What the task requires
I need only the number of lines in this data that contain the string "output".

(Stored data entries)

`src/rtl/gpio_prot_pkg.sv`:
```
package gpio_prot_pkg;
    localparam int unsigned ADDR_W = 12;
    localparam int unsigned DATA_W = 32;

    localparam logic [ADDR_W-1:0] OFS_DIR    = 12'h100;
    localparam logic [ADDR_W-1:0] OFS_DEN    = 12'h104;
    localparam logic [ADDR_W-1:0] OFS_PUP    = 12'h108;
    localparam logic [ADDR_W-1:0] OFS_PDN    = 12'h10C;
    localparam logic [ADDR_W-1:0] OFS_LOCK   = 12'h520;
    localparam logic [ADDR_W-1:0] OFS_COMMIT = 12'h524;

    localparam logic [DATA_W-1:0] UNLOCK_KEY = 32'h4C4F_434B;
    localparam logic [DATA_W-1:0] RD_LOCKED  = 32'h0000_0001;
    localparam logic [DATA_W-1:0] RD_OPEN    = 32'h0000_0000;

    typedef enum logic {
        PORT_LOCKED = 1'b0,
        PORT_OPEN   = 1'b1
    } port_state_e;
endpackage

```
`src/rtl/gpio_prot_lock.sv`:
```
module gpio_prot_lock
    import gpio_prot_pkg::*;
(
    input  logic              clk,
    input  logic              rst_n,
    input  logic              lock_wr,
    input  logic [DATA_W-1:0] wdata,
    output logic              port_open
);
    typedef struct packed {
        port_state_e state;
    } lock_st_t;

    lock_st_t st_d, st_q;

    always_comb begin
        st_d = st_q;
        if (lock_wr) begin
            st_d.state = (wdata == UNLOCK_KEY) ? PORT_OPEN : PORT_LOCKED;
        end
    end

    always_ff @(posedge clk or negedge rst_n) begin
        if (!rst_n) begin
            st_q <= '{state: PORT_LOCKED};
        end else begin
            st_q <= st_d;
        end
    end

    assign port_open = (st_q.state == PORT_OPEN);
endmodule

```
`src/rtl/gpio_prot_commit.sv`:
```
module gpio_prot_commit #(
    parameter int unsigned NPINS = 8,
    parameter logic [NPINS-1:0] PROT_MASK = 1
) (
    input  logic             clk,
    input  logic             rst_n,
    input  logic             commit_wr,
    input  logic             port_open,
    input  logic [NPINS-1:0] wdata,
    output logic [NPINS-1:0] commit
);
    localparam logic [NPINS-1:0] COMMIT_RST = ~PROT_MASK;

    typedef struct packed {
        logic [NPINS-1:0] bits;
    } commit_st_t;

    commit_st_t st_d, st_q;

    always_comb begin
        st_d = st_q;
        if (commit_wr && port_open) begin
            st_d.bits = wdata;
        end
    end

    always_ff @(posedge clk or negedge rst_n) begin
        if (!rst_n) begin
            st_q <= '{bits: COMMIT_RST};
        end else begin
            st_q <= st_d;
        end
    end

    assign commit = st_q.bits;
endmodule

```
`src/rtl/gpio_prot_cfg_bank.sv`:
```
module gpio_prot_cfg_bank #(
    parameter int unsigned NPINS = 8
) (
    input  logic             clk,
    input  logic             rst_n,
    input  logic             dir_wr,
    input  logic             den_wr,
    input  logic             pup_wr,
    input  logic             pdn_wr,
    input  logic [NPINS-1:0] wdata,
    input  logic [NPINS-1:0] commit,
    output logic [NPINS-1:0] dir,
    output logic [NPINS-1:0] den,
    output logic [NPINS-1:0] pup,
    output logic [NPINS-1:0] pdn
);
    typedef struct packed {
        logic [NPINS-1:0] dir;
        logic [NPINS-1:0] den;
        logic [NPINS-1:0] pup;
        logic [NPINS-1:0] pdn;
    } cfg_st_t;

    cfg_st_t st_d, st_q;
    logic [NPINS-1:0] set_bits;

    always_comb begin
        st_d     = st_q;
        set_bits = wdata & commit;
        for (int p = 0; p < int'(NPINS); p++) begin
            if (commit[p]) begin
                if (dir_wr) st_d.dir[p] = wdata[p];
                if (den_wr) st_d.den[p] = wdata[p];
                if (pup_wr) begin
                    st_d.pup[p] = wdata[p];
                    if (set_bits[p]) st_d.pdn[p] = 1'b0;
                end
                if (pdn_wr) begin
                    st_d.pdn[p] = wdata[p];
                    if (set_bits[p]) st_d.pup[p] = 1'b0;
                end
            end
        end
    end

    always_ff @(posedge clk or negedge rst_n) begin
        if (!rst_n) begin
            st_q <= '0;
        end else begin
            st_q <= st_d;
        end
    end

    assign dir = st_q.dir;
    assign den = st_q.den;
    assign pup = st_q.pup;
    assign pdn = st_q.pdn;
endmodule

```
`src/rtl/gpio_cfg_guard.sv`:
```
module gpio_cfg_guard
    import gpio_prot_pkg::*;
#(
    parameter int unsigned NPINS = 8,
    parameter logic [NPINS-1:0] PROT_MASK = 1
) (
    input  logic              clk,
    input  logic              rst_n,
    input  logic              bus_wr,
    input  logic [ADDR_W-1:0] bus_addr,
    input  logic [DATA_W-1:0] bus_wdata,
    output logic [DATA_W-1:0] bus_rdata,
    output logic [NPINS-1:0]  cfg_dir,
    output logic [NPINS-1:0]  cfg_den,
    output logic [NPINS-1:0]  cfg_pullup,
    output logic [NPINS-1:0]  cfg_pulldown
);
    localparam int unsigned PAD_W = DATA_W - NPINS;

    logic             lock_wr, commit_wr, dir_wr, den_wr, pup_wr, pdn_wr;
    logic             port_open;
    logic [NPINS-1:0] commit_q;

    always_comb begin
        lock_wr   = bus_wr && (bus_addr == OFS_LOCK);
        commit_wr = bus_wr && (bus_addr == OFS_COMMIT);
        dir_wr    = bus_wr && (bus_addr == OFS_DIR);
        den_wr    = bus_wr && (bus_addr == OFS_DEN);
        pup_wr    = bus_wr && (bus_addr == OFS_PUP);
        pdn_wr    = bus_wr && (bus_addr == OFS_PDN);
    end

    gpio_prot_lock u_lock (
        .clk       (clk),
        .rst_n     (rst_n),
        .lock_wr   (lock_wr),
        .wdata     (bus_wdata),
        .port_open (port_open)
    );

    gpio_prot_commit #(
        .NPINS     (NPINS),
        .PROT_MASK (PROT_MASK)
    ) u_commit (
        .clk       (clk),
        .rst_n     (rst_n),
        .commit_wr (commit_wr),
        .port_open (port_open),
        .wdata     (bus_wdata[NPINS-1:0]),
        .commit    (commit_q)
    );

    gpio_prot_cfg_bank #(
        .NPINS (NPINS)
    ) u_bank (
        .clk    (clk),
        .rst_n  (rst_n),
        .dir_wr (dir_wr),
        .den_wr (den_wr),
        .pup_wr (pup_wr),
        .pdn_wr (pdn_wr),
        .wdata  (bus_wdata[NPINS-1:0]),
        .commit (commit_q),
        .dir    (cfg_dir),
        .den    (cfg_den),
        .pup    (cfg_pullup),
        .pdn    (cfg_pulldown)
    );

    always_comb begin
        unique case (bus_addr)
            OFS_LOCK:   bus_rdata = port_open ? RD_OPEN : RD_LOCKED;
            OFS_COMMIT: bus_rdata = {{PAD_W{1'b0}}, commit_q};
            OFS_DIR:    bus_rdata = {{PAD_W{1'b0}}, cfg_dir};
            OFS_DEN:    bus_rdata = {{PAD_W{1'b0}}, cfg_den};
            OFS_PUP:    bus_rdata = {{PAD_W{1'b0}}, cfg_pullup};
            OFS_PDN:    bus_rdata = {{PAD_W{1'b0}}, cfg_pulldown};
            default:    bus_rdata = '0;
        endcase
    end
endmodule

```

Exercise result
11